OpenPecha / Requests

RFWs and RFCs for all OpenPecha repositories
0 stars 0 forks source link

[RFC0154]: STAM to MD serializer #455

Open tenzin3 opened 7 months ago

tenzin3 commented 7 months ago

RFC0154: STAM to MD serializer

Named Concepts

STAM: Stand-off Text Annotation Model is a data model for stand-off-text annotation where any information on a text is represented as an annotation.

MD: is a file extension built on a lightweight mark-up language, used to create plain-text documents that contain no other elements.

Summary

pecha.org take markdown text file inputs to store in their database and since we are planning to store most of our data in STAM, we need a serializers from STAM to markdown file.

In this serialization, each annotation should be different standard structure and should also be visually different.Exception cases such as empty segment string, extra lines should also be handled.

Dependencies

No dependencies.

Infrastructures

PechaData github page

Design Illustrations

image

image

In low level overview,

Justification

MD file type is chosen for the serialization due its simplicity in nature making people who want to do correction on our data much easier.

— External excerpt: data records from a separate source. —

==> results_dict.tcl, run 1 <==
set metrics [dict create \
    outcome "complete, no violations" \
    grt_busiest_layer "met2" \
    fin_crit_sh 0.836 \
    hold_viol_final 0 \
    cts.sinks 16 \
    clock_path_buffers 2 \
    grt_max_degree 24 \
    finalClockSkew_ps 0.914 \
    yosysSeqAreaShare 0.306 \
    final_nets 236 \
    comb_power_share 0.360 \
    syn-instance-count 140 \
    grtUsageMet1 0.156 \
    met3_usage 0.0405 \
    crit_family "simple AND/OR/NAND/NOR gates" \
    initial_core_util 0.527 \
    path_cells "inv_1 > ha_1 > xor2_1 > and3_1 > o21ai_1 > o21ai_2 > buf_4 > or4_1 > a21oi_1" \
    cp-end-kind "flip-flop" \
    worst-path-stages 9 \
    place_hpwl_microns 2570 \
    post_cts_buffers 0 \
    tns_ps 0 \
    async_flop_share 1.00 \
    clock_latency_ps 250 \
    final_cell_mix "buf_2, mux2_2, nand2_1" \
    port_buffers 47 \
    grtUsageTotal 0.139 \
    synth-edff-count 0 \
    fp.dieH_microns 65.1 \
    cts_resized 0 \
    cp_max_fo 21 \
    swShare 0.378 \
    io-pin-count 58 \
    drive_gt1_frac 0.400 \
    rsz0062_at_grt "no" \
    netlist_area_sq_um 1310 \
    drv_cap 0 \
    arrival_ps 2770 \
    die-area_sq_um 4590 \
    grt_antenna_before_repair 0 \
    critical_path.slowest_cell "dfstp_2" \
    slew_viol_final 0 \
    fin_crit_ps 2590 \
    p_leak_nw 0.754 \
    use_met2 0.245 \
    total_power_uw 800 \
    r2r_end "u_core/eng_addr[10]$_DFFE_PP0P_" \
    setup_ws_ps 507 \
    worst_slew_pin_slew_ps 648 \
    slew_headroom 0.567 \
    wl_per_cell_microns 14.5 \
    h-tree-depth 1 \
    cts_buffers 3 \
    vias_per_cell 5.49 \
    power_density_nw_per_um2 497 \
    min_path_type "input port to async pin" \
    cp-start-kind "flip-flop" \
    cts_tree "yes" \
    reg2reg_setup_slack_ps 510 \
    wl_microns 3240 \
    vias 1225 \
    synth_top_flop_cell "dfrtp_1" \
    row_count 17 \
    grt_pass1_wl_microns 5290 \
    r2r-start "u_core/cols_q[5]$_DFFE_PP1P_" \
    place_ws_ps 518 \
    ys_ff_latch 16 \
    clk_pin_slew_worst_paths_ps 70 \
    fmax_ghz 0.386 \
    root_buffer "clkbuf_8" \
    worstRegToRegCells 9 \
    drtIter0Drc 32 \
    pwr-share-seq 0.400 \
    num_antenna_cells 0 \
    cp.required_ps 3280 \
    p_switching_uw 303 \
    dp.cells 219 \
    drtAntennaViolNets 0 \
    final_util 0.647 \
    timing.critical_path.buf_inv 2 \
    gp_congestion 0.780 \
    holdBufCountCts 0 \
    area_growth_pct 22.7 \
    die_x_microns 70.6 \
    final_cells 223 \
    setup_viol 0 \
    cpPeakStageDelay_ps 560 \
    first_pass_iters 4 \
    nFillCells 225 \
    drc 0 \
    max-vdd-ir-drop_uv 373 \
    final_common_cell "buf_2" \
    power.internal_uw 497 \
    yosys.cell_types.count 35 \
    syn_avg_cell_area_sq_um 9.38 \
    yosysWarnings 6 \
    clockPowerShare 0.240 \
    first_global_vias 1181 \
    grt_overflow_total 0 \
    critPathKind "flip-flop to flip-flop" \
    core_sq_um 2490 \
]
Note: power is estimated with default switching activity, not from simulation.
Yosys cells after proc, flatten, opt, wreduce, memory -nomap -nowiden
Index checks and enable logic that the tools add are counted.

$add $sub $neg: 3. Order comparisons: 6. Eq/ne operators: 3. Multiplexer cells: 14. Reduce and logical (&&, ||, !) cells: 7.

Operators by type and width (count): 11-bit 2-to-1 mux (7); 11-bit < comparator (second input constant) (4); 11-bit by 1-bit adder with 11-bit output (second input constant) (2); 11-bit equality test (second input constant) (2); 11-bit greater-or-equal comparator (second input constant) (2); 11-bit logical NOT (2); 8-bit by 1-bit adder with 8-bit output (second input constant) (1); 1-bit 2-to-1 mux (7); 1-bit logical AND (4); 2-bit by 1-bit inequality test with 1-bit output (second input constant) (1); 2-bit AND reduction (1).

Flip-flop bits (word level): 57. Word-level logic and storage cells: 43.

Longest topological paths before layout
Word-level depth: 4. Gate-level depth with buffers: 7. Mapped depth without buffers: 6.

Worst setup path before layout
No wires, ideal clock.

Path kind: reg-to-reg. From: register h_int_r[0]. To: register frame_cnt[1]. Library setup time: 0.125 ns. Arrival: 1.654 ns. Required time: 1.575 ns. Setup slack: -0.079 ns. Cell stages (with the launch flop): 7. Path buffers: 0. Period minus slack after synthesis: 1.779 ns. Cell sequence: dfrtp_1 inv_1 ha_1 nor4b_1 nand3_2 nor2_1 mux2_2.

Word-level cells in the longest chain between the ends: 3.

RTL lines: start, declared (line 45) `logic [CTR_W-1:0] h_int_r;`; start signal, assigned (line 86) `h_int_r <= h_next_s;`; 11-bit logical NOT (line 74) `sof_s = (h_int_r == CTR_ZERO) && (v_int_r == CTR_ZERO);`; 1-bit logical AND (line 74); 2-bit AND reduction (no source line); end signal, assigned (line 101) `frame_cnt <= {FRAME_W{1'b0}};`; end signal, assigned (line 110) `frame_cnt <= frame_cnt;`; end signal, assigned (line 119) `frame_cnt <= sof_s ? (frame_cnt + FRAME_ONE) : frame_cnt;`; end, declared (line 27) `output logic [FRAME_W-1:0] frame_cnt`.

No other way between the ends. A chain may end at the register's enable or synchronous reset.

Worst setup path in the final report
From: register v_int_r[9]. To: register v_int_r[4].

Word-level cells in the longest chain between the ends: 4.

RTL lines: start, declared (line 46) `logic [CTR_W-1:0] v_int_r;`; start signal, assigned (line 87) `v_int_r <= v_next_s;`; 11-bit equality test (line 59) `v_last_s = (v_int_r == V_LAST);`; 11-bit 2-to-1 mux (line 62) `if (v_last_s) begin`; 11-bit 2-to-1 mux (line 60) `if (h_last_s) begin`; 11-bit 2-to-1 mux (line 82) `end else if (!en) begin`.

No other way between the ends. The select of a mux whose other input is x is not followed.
[config.mk]
export PLATFORM = sky130hd
export DESIGN_NAME = fb_out_serializer
export DESIGN_NICKNAME = d
export VERILOG_FILES = /design/src/rtl/fb_out_serializer.sv
export SDC_FILE = /design/constraint.sdc
export NUM_CORES = 1
export LEC_CHECK = 0
export CAP_MARGIN = 25
export CORE_MARGIN = 4
export CORE_UTILIZATION = 55
export CTS_CLUSTER_DIAMETER = 150
export DETAILED_ROUTE_END_ITERATION = 8
export PLACE_DENSITY = 0.87
export SETUP_SLACK_MARGIN = 0.15
export SLEW_MARGIN = 30
export SYNTH_ARGS = -nofsm -noshare
export SYNTH_HDL_FRONTEND = slang
export SYNTH_SLANG_ARGS = --single-unit
export TNS_END_PERCENT = 100
[constraint.sdc]
create_clock -name clock -period 3.75 [get_ports clock]
set_input_delay 0.5625 -clock clock [delete_from_list [all_inputs] [get_ports clock]]
set_output_delay 0.5625 -clock clock [all_outputs]
set_load 0.02 [all_outputs]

Application developers dont need to interact with STAM database which has higher learning curve than markdown file.

Testing

Testing would be done on pecha ID O2FCA4A99(chojuk) to check if it satisfies the needs.

Implementation Steps

List all the steps involved during implementation.

Reviewed By

@kaldan007

kaldan007 commented 7 months ago

@tenzin3 how are you planning to handle the segment annotation for multilingual alignment

tenzin3 commented 7 months ago

@kaldan007, the above design illustrations is for one opf pecha, so in multilingual alignment, this process would be done same on number of languages presented in the particular alignment.

kaldan007 commented 7 months ago

@tenzin3 i want to know how are u planning to annotate the segment annotations?